*** Opening of Material provided ***

File: config.mk
export PLATFORM = sky130hd
export DESIGN_NAME = nvm_move_control
export DESIGN_NICKNAME = d
export VERILOG_FILES = /design/src/hdl/nvm_move_pkg.sv /design/src/hdl/cycle_countdown.sv /design/src/hdl/nvm_move_control.sv
export SDC_FILE = /design/constraint.sdc
export NUM_CORES = 1
export LEC_CHECK = 0
export ABC_AREA = 0
export ABC_CLOCK_PERIOD_IN_PS = 3650
export BUFFER_PORTS_ARGS = -buffer_cell sky130_fd_sc_hd__buf_4
export CORE_AREA = 5 5 201 251
export DETAILED_ROUTE_END_ITERATION = 7
export DIE_AREA = 0 0 206 256
export GPL_ROUTABILITY_DRIVEN = 0
export SYNTH_ARGS = -nofsm -noshare
export SYNTH_HDL_FRONTEND = slang
export SYNTH_SLANG_ARGS = --single-unit
File: constraint.sdc
create_clock -name core_clk -period 3.65 [get_ports core_clk]
set_input_delay 0.1825 -clock core_clk [delete_from_list [all_inputs] [get_ports core_clk]]
set_output_delay 0.1825 -clock core_clk [all_outputs]
set_load 0.02 [all_outputs]
===== config.mk =====
export PLATFORM = sky130hd
export DESIGN_NAME = iwd_core
export DESIGN_NICKNAME = d
export VERILOG_FILES = /design/src/logic/iwd_pkg.sv /design/src/logic/iwd_core.sv
export SDC_FILE = /design/constraint.sdc
export NUM_CORES = 1
export LEC_CHECK = 0
export BUFFER_PORTS_ARGS = -buffer_cell sky130_fd_sc_hd__buf_2
export CAP_MARGIN = 20
export CORE_ASPECT_RATIO = 0.8
export CORE_MARGIN = 3
export CORE_UTILIZATION = 45
export DETAILED_ROUTE_END_ITERATION = 7
export PLACE_DENSITY = 0.71
export SYNTH_ARGS = -nofsm -noshare
export SYNTH_HDL_FRONTEND = slang
export SYNTH_SLANG_ARGS = --single-unit
export TNS_END_PERCENT = 1

===== constraint.sdc =====
create_clock -name MCLK_IN -period 3.7 [get_ports MCLK_IN]
set_clock_uncertainty 0.15 [all_clocks]
set_input_delay 0 -clock MCLK_IN [delete_from_list [all_inputs] [get_ports MCLK_IN]]
set_output_delay 0 -clock MCLK_IN [all_outputs]
set_load 0.01 [all_outputs]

*** Close of Material provided ***

Problem to work on
Here the job is to restate all of the data word for word.

Solution below
File: config.mk
export PLATFORM = sky130hd
export DESIGN_NAME = nvm_move_control
export DESIGN_NICKNAME = d
export VERILOG_FILES = /design/src/hdl/nvm_move_pkg.sv /design/src/hdl/cycle_countdown.sv /design/src/hdl/nvm_move_control.sv
export SDC_FILE = /design/constraint.sdc
export NUM_CORES = 1
export LEC_CHECK = 0
export ABC_AREA = 0
export ABC_CLOCK_PERIOD_IN_PS = 3650
export BUFFER_PORTS_ARGS = -buffer_cell sky130_fd_sc_hd__buf_4
export CORE_AREA = 5 5 201 251
export DETAILED_ROUTE_END_ITERATION = 7
export DIE_AREA = 0 0 206 256
export GPL_ROUTABILITY_DRIVEN = 0
export SYNTH_ARGS = -nofsm -noshare
export SYNTH_HDL_FRONTEND = slang
export SYNTH_SLANG_ARGS = --single-unit
File: constraint.sdc
create_clock -name core_clk -period 3.65 [get_ports core_clk]
set_input_delay 0.1825 -clock core_clk [delete_from_list [all_inputs] [get_ports core_clk]]
set_output_delay 0.1825 -clock core_clk [all_outputs]
set_load 0.02 [all_outputs]
===== config.mk =====
export PLATFORM = sky130hd
export DESIGN_NAME = iwd_core
export DESIGN_NICKNAME = d
export VERILOG_FILES = /design/src/logic/iwd_pkg.sv /design/src/logic/iwd_core.sv
export SDC_FILE = /design/constraint.sdc
export NUM_CORES = 1
export LEC_CHECK = 0
export BUFFER_PORTS_ARGS = -buffer_cell sky130_fd_sc_hd__buf_2
export CAP_MARGIN = 20
export CORE_ASPECT_RATIO = 0.8
export CORE_MARGIN = 3
export CORE_UTILIZATION = 45
export DETAILED_ROUTE_END_ITERATION = 7
export PLACE_DENSITY = 0.71
export SYNTH_ARGS = -nofsm -noshare
export SYNTH_HDL_FRONTEND = slang
export SYNTH_SLANG_ARGS = --single-unit
export TNS_END_PERCENT = 1

===== constraint.sdc =====
create_clock -name MCLK_IN -period 3.7 [get_ports MCLK_IN]
set_clock_uncertainty 0.15 [all_clocks]
set_input_delay 0 -clock MCLK_IN [delete_from_list [all_inputs] [get_ports MCLK_IN]]
set_output_delay 0 -clock MCLK_IN [all_outputs]
set_load 0.01 [all_outputs]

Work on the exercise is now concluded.